West Virginia Attorney General Patrick Morrisey this week sent a letter to U.S. Environmental Protection Agency Administrator Gina McCarthy, which outlines further legal objections to EPA’s plan to regulate carbon dioxide emissions from existing and modified power plants.
In the letter, which is co-signed by attorneys general from 12 additional states, Morrisey notes EPA failed to include required and critical information in the regulatory dockets of two recent proposed rules: one relating to carbon dioxide emissions for existing sources, and one relating to carbon dioxide emissions for modified sources. Because EPA did not include in the dockets key materials on which the agency relies as support for those Proposed Rules, it violated Section 307(d) of the Clean Air Act. As such, the rules must be withdrawn.
“This is another blatant example of this agency’s disregard for the rule of law. The public has a clear right to know how EPA reached its conclusions,” Attorney General Morrisey said. “It is abundantly clear that EPA and the Obama Administration will not allow anything to get in the way of enacting these illegal, burdensome regulations on coal-fired power plants.”
Section 307(d) of the Clean Air Act explicitly requires that all data, information, and documents used to create proposed rules must be made available to the public at the time of proposal to allow for meaningful comment. Finalizing a rule without providing parties with the technical information needed for meaningful comment renders the proposed rules unlawful.
The letter provides three specific examples in which EPA violates Section 307, and in light of those violations, asks the agency to withdraw both the Existing Source Rule and Modified Sources rule immediately. Alternatively, the letter asks that the EPA publish the missing data immediately and extend the comment period 120 days from the date of such publication.
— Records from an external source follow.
Background: an optimization exercise with open tools, aiming at small area and a short achievable clock period. Do not read the settings as production practice.
RTL that was checked went through simulation tests only; none was proved equivalent to the original.
No functional check of the RTL was part of run 4.
No activity file was given, so power comes from the tool's default toggle rates.

`flow/config.mk`:
```
export PLATFORM = sky130hd
export DESIGN_NAME = pong_sprite_renderer
export DESIGN_NICKNAME = pong_sprite_renderer
export VERILOG_FILES = /design/flow/design.v
export SDC_FILE = /design/flow/constraint.sdc
export NUM_CORES = 4
export LEC_CHECK = 0
export CAP_MARGIN = 20
export CORE_MARGIN = 2
export CORE_UTILIZATION = 70
export SETUP_SLACK_MARGIN = 3.5
export SLEW_MARGIN = 20
```
`flow/constraint.sdc`:
```
create_clock -name core_clock -period 6.5 [get_ports {clk}]
set_input_delay 1.3000 -clock core_clock [delete_from_list [all_inputs] [get_ports {clk}]]
set_output_delay 1.3000 -clock core_clock [all_outputs]
set_load 0.01 [all_outputs]
```
`flow/design.v`:
```
`default_nettype none
module pong_sprite_renderer #(
    parameter int          N_SPRITES = 8,
    parameter int          IDX_W     = 3,
    parameter int          COORD_W   = 16,
    parameter logic [11:0] BG_COLOR  = 12'h111,
    parameter int          LATENCY   = 2
) (
    input  logic               clk,
    input  logic               rst,
    input  logic [COORD_W-1:0] h_cnt,
    input  logic [COORD_W-1:0] v_cnt,
    input  logic               pix_valid,
    input  logic [1:0]         sync_in,
    input  logic               frame_start,
    input  logic               wr_en,
    input  logic [IDX_W-1:0]   wr_idx,
    input  logic [COORD_W-1:0] wr_px,
    input  logic [COORD_W-1:0] wr_py,
    input  logic [COORD_W-1:0] wr_hw,
    input  logic [COORD_W-1:0] wr_hh,
    input  logic [11:0]        wr_color,
    input  logic               wr_enable,
    input  logic               cfg_commit,
    output logic               commit_pending,
    output logic [11:0]        rgb_out,
    output logic               rgb_valid,
    output logic [1:0]         sync_out
);
    localparam int CW = COORD_W;
    logic r_commit_pending;
    logic w_commit_now;
    logic w_wr_ok;
    assign w_commit_now = frame_start && (r_commit_pending || cfg_commit);
    assign w_wr_ok      = wr_en && ({1'b0, wr_idx} < (IDX_W+1)'(N_SPRITES));
    logic [CW:0] w_lo_h, w_hi_h, w_lo_v, w_hi_v;    
    logic [CW:0] w_dlo_h, w_dlo_v;
    assign w_dlo_h = {1'b0, wr_px} - {1'b0, wr_hw};
    assign w_dlo_v = {1'b0, wr_py} - {1'b0, wr_hh};
    assign w_lo_h  = w_dlo_h;                        
    assign w_lo_v  = w_dlo_v;
    assign w_hi_h  = {1'b0, wr_px} + {1'b0, wr_hw};  
    assign w_hi_v  = {1'b0, wr_py} + {1'b0, wr_hh};
    logic [CW:0]   r_sh_lo_h [N_SPRITES];
    logic [CW:0]   r_sh_hi_h [N_SPRITES];
    logic [CW:0]   r_sh_lo_v [N_SPRITES];
    logic [CW:0]   r_sh_hi_v [N_SPRITES];
    logic [11:0]   r_sh_color[N_SPRITES];
    logic          r_sh_en   [N_SPRITES];
    logic [CW:0]   r_act_lo_h [N_SPRITES];
    logic [CW:0]   r_act_hi_h [N_SPRITES];
    logic [CW:0]   r_act_lo_v [N_SPRITES];
    logic [CW:0]   r_act_hi_v [N_SPRITES];
    logic [11:0]   r_act_color[N_SPRITES];
    logic          r_act_en   [N_SPRITES];
    always_ff @(posedge clk or negedge rst) begin
        if (!rst) begin
            r_commit_pending <= 1'b0;
        end else if (w_commit_now) begin
            r_commit_pending <= 1'b0;
        end else if (cfg_commit) begin
            r_commit_pending <= 1'b1;
        end
    end
    logic [CW-1:0] r_h, r_v, r_hn, r_vn;    
    logic          r_vld0, r_vld1;
    logic [1:0]    r_sync0, r_sync1;
    always_ff @(posedge clk or negedge rst) begin
        if (!rst) begin
            r_vld0  <= 1'b0;
            r_vld1  <= 1'b0;
            r_sync0 <= 2'b00;
            r_sync1 <= 2'b00;
        end else begin
            r_vld0  <= pix_valid;
            r_vld1  <= r_vld0;
            r_sync0 <= sync_in;
            r_sync1 <= r_sync0;
        end
    end
    always_ff @(posedge clk) begin
        r_h  <= h_cnt;
        r_v  <= v_cnt;
        r_hn <= ~h_cnt;
        r_vn <= ~v_cnt;
    end
    logic [N_SPRITES-1:0] w_hit;
    generate
        for (genvar gi = 0; gi < N_SPRITES; gi++) begin : g_sprite
            logic w_sel;
            assign w_sel = w_wr_ok && (wr_idx == IDX_W'(gi));
            always_ff @(posedge clk or negedge rst) begin
                if (!rst) begin
                    r_sh_en[gi]  <= 1'b0;
                    r_act_en[gi] <= 1'b0;
                end else begin
                    if (w_sel)        r_sh_en[gi]  <= wr_enable;
                    if (w_commit_now) r_act_en[gi] <= r_sh_en[gi];
                end
            end
            always_ff @(posedge clk) begin
                if (w_sel) begin
                    r_sh_lo_h[gi]  <= w_lo_h;
                    r_sh_hi_h[gi]  <= w_hi_h;
                    r_sh_lo_v[gi]  <= w_lo_v;
                    r_sh_hi_v[gi]  <= w_hi_v;
                    r_sh_color[gi] <= wr_color;
                end
                if (w_commit_now) begin
                    r_act_lo_h[gi]  <= r_sh_lo_h[gi];
                    r_act_hi_h[gi]  <= r_sh_hi_h[gi];
                    r_act_lo_v[gi]  <= r_sh_lo_v[gi];
                    r_act_hi_v[gi]  <= r_sh_hi_v[gi];
                    r_act_color[gi] <= r_sh_color[gi];
                end
            end
            logic w_gt_h, w_lt_h, w_gt_v, w_lt_v;
            always_comb begin
                w_gt_h = 1'b0;
                w_lt_h = 1'b0;
                w_gt_v = 1'b0;
                w_lt_v = 1'b0;
                for (int b = 0; b < CW; b++) begin
                    w_gt_h = (r_h[b] & ~r_act_lo_h[gi][b]) | ((r_h[b] | ~r_act_lo_h[gi][b]) & w_gt_h);
                    w_lt_h = (r_act_hi_h[gi][b] & r_hn[b]) | ((r_act_hi_h[gi][b] | r_hn[b]) & w_lt_h);
                    w_gt_v = (r_v[b] & ~r_act_lo_v[gi][b]) | ((r_v[b] | ~r_act_lo_v[gi][b]) & w_gt_v);
                    w_lt_v = (r_act_hi_v[gi][b] & r_vn[b]) | ((r_act_hi_v[gi][b] | r_vn[b]) & w_lt_v);
                end
            end
            assign w_hit[gi] = r_act_en[gi]
                            && (r_act_lo_h[gi][CW] || w_gt_h) && (r_act_hi_h[gi][CW] || w_lt_h)
                            && (r_act_lo_v[gi][CW] || w_gt_v) && (r_act_hi_v[gi][CW] || w_lt_v);
        end
    endgenerate
    logic [11:0] w_c01, w_c23, w_c45, w_c67, w_c03, w_c47, w_color;
    logic        w_h01, w_h23, w_h45, w_h03;
    logic [11:0] r_rgb;
    assign w_h01   = w_hit[0] | w_hit[1];
    assign w_h23   = w_hit[2] | w_hit[3];
    assign w_h45   = w_hit[4] | w_hit[5];
    assign w_h03   = w_h01 | w_h23;
    assign w_c01   = w_hit[0] ? r_act_color[0] : r_act_color[1];
    assign w_c23   = w_hit[2] ? r_act_color[2] : r_act_color[3];
    assign w_c45   = w_hit[4] ? r_act_color[4] : r_act_color[5];
    assign w_c67   = w_hit[6] ? r_act_color[6] : (w_hit[7] ? r_act_color[7] : BG_COLOR);
    assign w_c03   = w_h01 ? w_c01 : w_c23;
    assign w_c47   = w_h45 ? w_c45 : w_c67;
    assign w_color = w_h03 ? w_c03 : w_c47;
    always_ff @(posedge clk or negedge rst) begin
        if (!rst) begin
            r_rgb <= 12'h000;
        end else begin
            r_rgb <= r_vld0 ? w_color : 12'h000;
        end
    end
    assign commit_pending = r_commit_pending;
    assign rgb_out        = r_rgb;
    assign rgb_valid      = r_vld1;
    assign sync_out       = r_sync1;
endmodule
`default_nettype wire
```
`flow/run.sh`:
```
#!/bin/bash
# synth_recipe.tcl (not shown) runs the flow's synth.tcl, then flattens the netlist and writes it again
# the make line also repeats each setting of config.mk as NAME=value (left out here)
make -C /OpenROAD-flow-scripts/flow DESIGN_CONFIG=/design/flow/config.mk WORK_HOME=/design/flow/orfs CLKGATE_MAP_FILE= SYNTH_SCRIPT=/design/flow/synth_recipe.tcl finish
```
==> summary.md, run 1 <==
| Metric | Value |
|---|---|
| Status | finished clean |
| Die Y | about 280 µm |
| DRC violations left | 0 |
| Core area | about 73000 µm² |
| Power density over the cells | 323 nW/µm² |
| Mean post-synth cell area | 16.1 µm² |
| Tmin final | roughly 3.6 ns |
| Hpwl dp | 76500 µm |
| H-tree depth | 4 |
| Final setup skew | 0.0234 ns |
| Combinational cell fraction of total power | 10.8% |
| Pint | roughly 0.015 W |
| Seq pwr share | 51.8% |
| Hold crit path type | reg2reg |
| Post-synth ARST share | between 2 and 3% |
| Routed len/inst | 28.6 µm |
| Largest net degree at the start of global routing | ~200 |
| Vias in the first global route | 30524 |
| EDFF count, synth | 1248 |
| CTS tree | built |
| Final slew viol count | 0 |
| Final Power | 0.0201 W |
| Synth Flop Type | edfxtp_1 |
| Max stage delay on crit path | about 0.52 ns |
| # setup viols final | 0 |
| Initial Util | 70.6% |
| Yosys reg bits | 1347 |
| CP max stage cell | or4b_4 |
| Dpl cell area | about 54000 µm² |
| Clock Power Share | 37.4% |
| Peak supply drop | 0.000301 V |
| Layout cells sized above 1 | ~22% |
| TritonCTS buffer count | 132 |
| Type of origin of the critical path | flop |
| Final WL | 133000 µm |
| Worst Setup End Kind | flop |
| Place WS | ~1.0 ns |
| Die area | 75800 µm² |
| Switching part of the total | 24.3% |
| Syn nets | 3386 |
| Area grow syn2layout | 20.5% |
| Initial DRC Count | around 4000 |
| Buffers on Ports | 135 |
| Initial antenna violation count | 3 |
| First-pass GRT wire length | 188000 µm |
| Fin. Hold Viols | 0 |
| Root Driver | clkbuf_16 |
| Post-Synthesis Cells | 3198 |
| Net switching power figure | ~0.005 W |
| Crit share post-route | 55.0% |
| Worst Setup Path Type | reg2reg |
| Row cnt | 99 |
| Fin area | 62100 µm² |
| Synth unique cells | 98 |
| Crit Path Max Fanout | 19 |
| # nets final | 3760 |
| Mapped Area | 51500 µm² |
| Slew at the pin closest to its max-slew limit | 1.13 ns |
| Final ANT Viol Nets | 0 |
| Critical Path, Cell by Cell | a22oi_1 -> o221ai_2 -> o22ai_1 -> or4b_4 -> a41o_2 -> nor4_4 -> buf_4 -> clkbuf_16 -> mux2_1 -> mux2i_1 -> o21ai_0 -> o2bb2ai_2 |
| Clk pin slew, worst setup/hold paths | roughly 0.060 ns |
| Unrepaired setup endpoints after global routing | yes |
| Via count | 31061 |
| # placed instances | 4220 |
| Die W | 275 µm |
| Drt pass-1 iters | 6 |
| FILL cells | 3177 |
| Drt via density | 6.69 |
| Max Freq | 0.280 GHz |
| WP data required | 7.10 ns |
| Clock Path Buffers | 3 |
| Clk latency of the worst-skew pair | 0.73 ns |
| Sequential area share after synthesis | 76.9% |
| Global-route usage over all layers | between 30% and 40% |
| CP arrival | 4.17 ns |
| GPL Wtd Cong | 0.920 |
| Final std cells w/o fill | 4641 |
| Max_cap viols | 0 |
| IO Pins | 136 |
| Yosys warning count | 13 |
| CTS sink cnt | 1347 |
| Setup ws final | 2.92 ns |
| Pleak | 21.3 nW |
| # hold bufs at CTS | 0 |
| Relative slew slack | roughly 24% |
| Grt total ovfl | 0 |
flip-flops by register name, indices dropped and copies added (netlist names):
signal / flops
r_v: 16
r_sh_color: 96
r_vn: 16
r_sh_hi_v: 136
r_rgb: 12
r_act_lo_h: 128
r_sh_en: 8
r_hn: 16
r_act_lo_v: 129
r_sh_hi_h: 136
r_vld1: 1
r_commit_pending: 1
r_sync0: 2
r_sh_lo_h: 128
r_act_hi_v: 135
r_vld0: 1
r_h: 16
r_act_en: 8
r_act_hi_h: 136
r_act_color: 96
r_sync1: 2
r_sh_lo_v: 128
layout make-up:
| type | count | area, µm² | share of cell area, % |
|---|---|---|---|
| Clock buffer | 175 | 3600 | 5.79 |
| Multi-Input combinational cell | 1547 | 12800 | 20.6 |
| Clock inverter | 68 | 691 | 1.11 |
| Tap cell | 959 | 1200 | 1.93 |
| Inverter | 213 | 876 | 1.41 |
| Antenna cell | 1 | 2.50 | 0.00403 |
| Timing Repair inverter | 1 | 5.00 | 0.00806 |
| Sequential cell | 1347 | 39700 | 64.0 |
| Timing Repair Buffer | 330 | 3190 | 5.14 |
per-stage QoR:
step	hold slack, ns	setup TNS (ns)	util (%)
final	0.357	0	85.1
after global routing	0.368	0	85.1
after CTS	0.342	0	83.5
after detailed placement	0.336	0	74.1
after global placement	0.333	0	74.1
after floorplan	0.331	-3069.41	-
synthesized netlist by cell type (16+ instances only):
| library cell | n | area (µm²) |
|---|---|---|
| edfxtp_1 | 1248 | 37500 |
| inv_1 | 199 | 747 |
| nor2_1 | 144 | 541 |
| a21oi_1 | 137 | 686 |
| o21ai_0 | 127 | 636 |
| nand2_1 | 98 | 368 |
| maj3_1 | 84 | 841 |
| o22ai_1 | 71 | 444 |
| dfxtp_1 | 64 | 1280 |
| ha_1 | 64 | 801 |
| nand2b_1 | 60 | 375 |
| nor2b_1 | 56 | 350 |
| a22oi_1 | 49 | 368 |
| nor3_1 | 49 | 245 |
| a31oi_1 | 45 | 282 |
| clkbuf_1 | 45 | 169 |
| o31ai_1 | 44 | 330 |
| buf_2 | 39 | 195 |
| dfrtp_1 | 35 | 876 |
| a221oi_1 | 34 | 298 |
| o211ai_1 | 33 | 248 |
| xnor2_1 | 33 | 289 |
| o221ai_1 | 25 | 219 |
| mux2_2 | 23 | 259 |
| a211oi_1 | 22 | 165 |
| nand3_1 | 22 | 110 |
| a222oi_1 | 16 | 160 |
cell families (layout without fill, tap and decap cells):
| logic type | Yosys count | count (layout) | share of synthesized area, % |
|---|---|---|---|
| AO/OA/AOI/OAI | 757 | 758 | 10.1 |
| multiplexers | 38 | 38 | 0.799 |
| XOR/XNOR | 42 | 42 | 0.714 |
| adder cells (fa/ha/maj) | 164 | 164 | 3.60 |
| buffers and inverters | 311 | 787 | 2.44 |
| other | 0 | 1 | 0 |
| flip-flops | 1347 | 1347 | 76.9 |
| AND/OR/NAND/NOR | 539 | 545 | 5.43 |
path summary, 6_finish.rpt:
check,depth (start not counted),from,end,slack [ns]
min in group asynchronous,1,rst,r_rgb[10],0.70
max reg2reg,12,r_hn[14],r_rgb[7],2.92
max in group asynchronous,1,rst,r_rgb[0],5.21
min,0,r_sync0[0],r_sync1[0],0.36
max,12,r_hn[14],r_rgb[7],2.92
min reg2reg,0,r_sync0[0],r_sync1[0],0.36
layer usage:
layer	vias up	global-route usage [%]	share of wire, %
li1	13252	-	-
met1	15493	43.6	36
met2	1919	58.1	51
met3	391	6.18	8.5
met4	6	17.2	4.9
met5	-	0	0.026
cells in the final DEF (no fill, tap or decap), types with 43 or more instances in the layout:
cell	Yosys	final
a22oi_1	49	49
o21ai_0	127	98
o22ai_1	71	71
nand2_1	98	96
clkbuf_16	0	135
ha_1	64	43
nor2_1	144	129
a21oi_1	137	108
maj3_1	84	80
nor2b_1	56	51
nand2b_1	60	56
edfxtp_1	1248	1248
inv_1	199	170
dfxtp_2	0	45
clkdlybuf4s50_1	0	108
buf_4	5	155
power by group through the flow:
stage	combinational [W]	sequential (W)	clock, W
after floorplan	0.000945	0.0105	0
after global placement	0.00150	0.0105	0
after detailed placement	0.00154	0.0106	0
after CTS	0.00191	0.0104	0.00754
after global routing	0.00227	0.0104	0.00789
final	0.00217	0.0104	0.00750
critical path: cells and delay by family (launching register included):
kind / cells / cell delay, ns
and+or+nand+nor: 2 / 0.75
DFF: 1 / 0.50
muxes: 2 / 0.51
AOI/OAI and AO/OA: 6 / 1.30
buffers and inverters: 2 / 0.38
timing repair:
item,in CTS,in global routing
cloned,9,3
pin swaps,116,92
buffers inserted,99,66
endpoints found under the hold margin,0,0
gates resized for setup,455,145
endpoints found under the setup margin,564,359
==> run 2, diff against run 1 <==
--- a/flow/config.mk
+++ b/flow/config.mk
@@ -9,3 +9,5 @@
 export CORE_MARGIN = 2
-export CORE_UTILIZATION = 70
+export CORE_UTILIZATION = 60
+export CTS_CLUSTER_DIAMETER = 150
+export CTS_CLUSTER_SIZE = 25
 export SETUP_SLACK_MARGIN = 3.5
==> run 2 against run 1 <==
  * Critical path type is now in2reg
  * Routed wire length down 6.5%
  * Combinational power fell by 5%
  * Clock-buffer cell count is 66 lower
  * Via count is 6.6% lower
  * Sequential power barely moved
  * Fmax rose by 2.2%
  * Synthesized cell count is the same
  * Non-clock buffer count rose by 2
  * Total power down 17%
  * Sequential share of layout area increased by 2.7 points
  * Global-route usage shrank 6.7 points
  * Die area grew 16%
==> summary.md, run 2 <==
| Metric | Value |
|---|---|
| Mapped Area | 51500 µm² |
| Final WL | around 120000 µm |
| Worst hold start | r_sync0[0] |
| CTS tree | built |
| Initial DRC Count | ~2900 |
| Pleak | 20.1 nW |
| Tmin final | ~3.5 ns |
| Area leader, netlist | edfxtp_1 |
| Post-Synthesis Cells | approximately 3200 |
| Biggest regs | r_act_hi_h x136, r_sh_hi_h x136, r_sh_hi_v x136 |
| Crit share post-route | between 50% and 60% |
| Initial Util | 60.5% |
| Relative slew slack | 30.3% |
| Net switching power figure | 0.00398 W |
| # placed instances | 4415 |
| TritonCTS buffer count | 59 |
| Most frequent cells after synthesis | 1248 x edfxtp_1, 199 x inv_1, 144 x nor2_1, 137 x a21oi_1, 127 x o21ai_0 |
| First-pass GRT wire length | approximately 180000 µm |
| # hold bufs at CTS | 0 |
| Drt via density | 6.18 |
| Initial antenna violation count | 3 |
| Buf/Inv on CP | 2 |
| CP max stage cell | a221o_2 |
| Slew at the pin closest to its max-slew limit | 1.04 ns |
| Final std cells w/o fill | 4694 |
| Critical Path, Cell by Cell | buf_8 -> ha_4 -> inv_2 -> fa_2 -> o21bai_1 -> a21o_1 -> a21oi_2 -> o21bai_2 -> a21oi_1 -> nor2_1 -> or3_4 -> a2111oi_4 -> o41ai_4 -> a221o_2 |
| Buffers on Ports | about 140 |
| Critical Path End | r_sh_hi_v[1][16] |
| Leading cell type in the layout, fill and taps excluded | edfxtp_1 |
| Critical R2R Launch | r_act_hi_v[4][0] |
| EDFF count, synth | 1248 |
| DRC violations left | 0 |
| Layout cells sized above 1 | 18.9% |
| Unrepaired setup endpoints after global routing | yes |
| CP arrival | 3.88 ns |
| Max stage delay on crit path | approximately 0.44 ns |
| FILL cells | 5498 |
| H-tree depth | 2 |
| Yosys warning count | 13 |
| Core area | 85100 µm² |
| Grt total ovfl | 0 |
| Mean post-synth cell area | 16.1 µm² |
| Clock Power Share | 25.5% |
| Status | finished clean |
| Seq pwr share | between 60 and 70% |
| Final slew viol count | 0 |
| Yosys reg bits | 1347 |
| Row cnt | between 100 and 150 |
| Root Driver | clkbuf_16 |
| Final setup skew | 0.0277 ns |
| Crit path from | wr_hh[0] |
| WP data required | 6.88 ns |
| Clk pin slew, worst setup/hold paths | around 0.09 ns |
| Ranking of synthesized cells by area | edfxtp_1 73%, dfxtp_1 2.5%, dfrtp_1 1.7%, maj3_1 1.6%, ha_1 1.6% |
| Pint | 0.0127 W |
| Switching part of the total | 23.9% |
| Type of origin of the critical path | input port |
| Worst r2r path cells | 11 |
| Worst path depth | 14 |
| Synth Flop Type | edfxtp_1 |
| Die area | 88200 µm² |
| Peak supply drop | 0.000288 V |
| Syn nets | 3386 |
| Die W | 297 µm |
| # setup viols final | 0 |
| # nets final | 3686 |
| Most frequent cells in the layout | 1248 x edfxtp_1, 173 x inv_1, 148 x buf_4 |
| CTS sink cnt | 1347 |
| Largest net degree at the start of global routing | 155 |
| R2R Setup Slk | slightly above 3 ns |
| Power density over the cells | approximately 280 nW/µm² |
| Worst Setup Path Type | in2reg |
| GPL Wtd Cong | 0.979 |
| Post-synth ARST share | approximately 2.6% |
| Routed len/inst | 26.5 µm |
| Crit Path Max Fanout | 8 |
| Area grow syn2layout | 15.7% |
| Vias in the first global route | 28479 |
| Max_cap viols | 0 |
| Final ANT Viol Nets | 0 |
| Via count | 29022 |
| Max Freq | 0.286 GHz |
| Worst Setup End Kind | flop |
| Global-route usage over all layers | between 20% and 30% |
| CP delay by family, top | compound AO/OA/AOI/OAI gates |
| Synth unique cells | 98 |
| Hold crit path type | reg2reg |
| Die Y | 297 µm |
| Clock Path Buffers | 3 |
| Share of the synthesized area in the top cell type | 72.7% |
| Crit Reg-Reg Endpoint | r_rgb[7] |
| Combinational cell fraction of total power | 12.4% |
| Most frequent cell after synthesis | edfxtp_1 |
| Final Power | between 0.015 and 0.02 W |
| Drt pass-1 iters | 6 |
| Sequential area share after synthesis | about three quarters |
| Hpwl dp | 80700 µm |
| Clk latency of the worst-skew pair | roughly 0.68 ns |
| Fin. Hold Viols | 0 |
| IO Pins | 136 |
| WHS | 0.362 ns |
[run 2: area by class of cell]
class | count | area [µm²] | area share (%)
Sequential cell | 1347 | 39700 | 66.6
Multi-Input combinational cell | 1544 | 12600 | 21.1
Timing Repair Buffer | 332 | 3280 | 5.50
Clock buffer | 109 | 1690 | 2.83
Tap cell | 1144 | 1430 | 2.40
Inverter | 213 | 867 | 1.45
Clock inverter | 3 | 30.0 | 0.0504
Timing Repair inverter | 1 | 7.51 | 0.0126
Antenna cell | 1 | 2.50 | 0.00420
[run 2: logic make-up after synthesis]
logic type,synth area share (%)
muxes,0.799
xor gates and xnor gates,0.714
adders and majority gates,3.60
buffers and inverters,2.44
DFF,76.9
and+or+nand+nor,5.43
AOI/OAI and AO/OA,10.1
[run 2: power groups by stage]
stage | Sequential (W) | Combinational (W) | Clock (W)
2_1_floorplan | 0.0105 | 0.000945 | 0
3_3_place_gp | 0.0105 | 0.00155 | 0
3_5_place_dp | 0.0106 | 0.00159 | 0
4_1_cts | 0.0104 | 0.00191 | 0.00435
5_1_grt | 0.0104 | 0.00221 | 0.00462
6_report | 0.0104 | 0.00207 | 0.00425
[run 2: metal layers]
| layer | wire length, µm | GRT usage (%) |
|---|---|---|
| met4 | 4900 | 10.0 |
| met5 | 0 | 0 |
| met2 | 62100 | 47.4 |
| met3 | 7430 | 2.97 |
| met1 | 49800 | 37.3 |
[run 2: how the worst min path moves through the flow]
stage | to | slack, ns | depth (start not counted)
after detailed placement | r_sync1[1] | 0.34 | 0
after global placement | r_sync1[1] | 0.34 | 0
after floorplan | r_sync1[0] | 0.33 | 0
final | r_sync1[0] | 0.36 | 0
after global routing | r_sync1[0] | 0.38 | 0
after CTS | r_sync1[0] | 0.37 | 0
[run 2: through the flow]
step | TNS [ns] | area, µm² | worst slack (ns) | utilization, %
6_report | 0 | 59600 | 3.00 | 70.0
5_1_grt | 0 | 59600 | 2.96 | 70.0
4_1_cts | 0 | 58600 | 3.02 | 68.8
3_5_place_dp | 0 | 54400 | 1.17 | 63.9
3_3_place_gp | 0 | 54300 | 1.33 | 63.8
2_1_floorplan | -3069.41 | 51600 | -4.92 | -
[run 2: worst register-to-register path, stage by stage (launching register included)]
cell	delay, ns
edfxtp_1	0.42
nand2b_4	0.16
maj3_2	0.29
maj3_2	0.36
maj3_2	0.34
o21ai_4	0.30
nor3b_4	0.33
nand4_4	0.21
clkbuf_16	0.26
and3b_1	0.16
or4_1	0.40
o2bb2ai_1	0.13
[run 2: timing repair]
action	CTS	global route
gates cloned	5	3
buffers inserted	102	56
endpoints found under the setup margin	1163	344
pin swaps	117	109
resized for setup	440	130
“Our Office will not ignore the repeated violations of process and law that this agency is using to force its rules for carbon emissions on the states,” Attorney General Morrisey said. “We will continue to use every tool available to fight for coal miners and the jobs that the coal industry supports.”
The letter is also signed by the attorneys general of Alabama, Indiana, Kansas, Louisiana, Montana, Nebraska, North Dakota, Ohio, Oklahoma, South Carolina, South Dakota and Wyoming.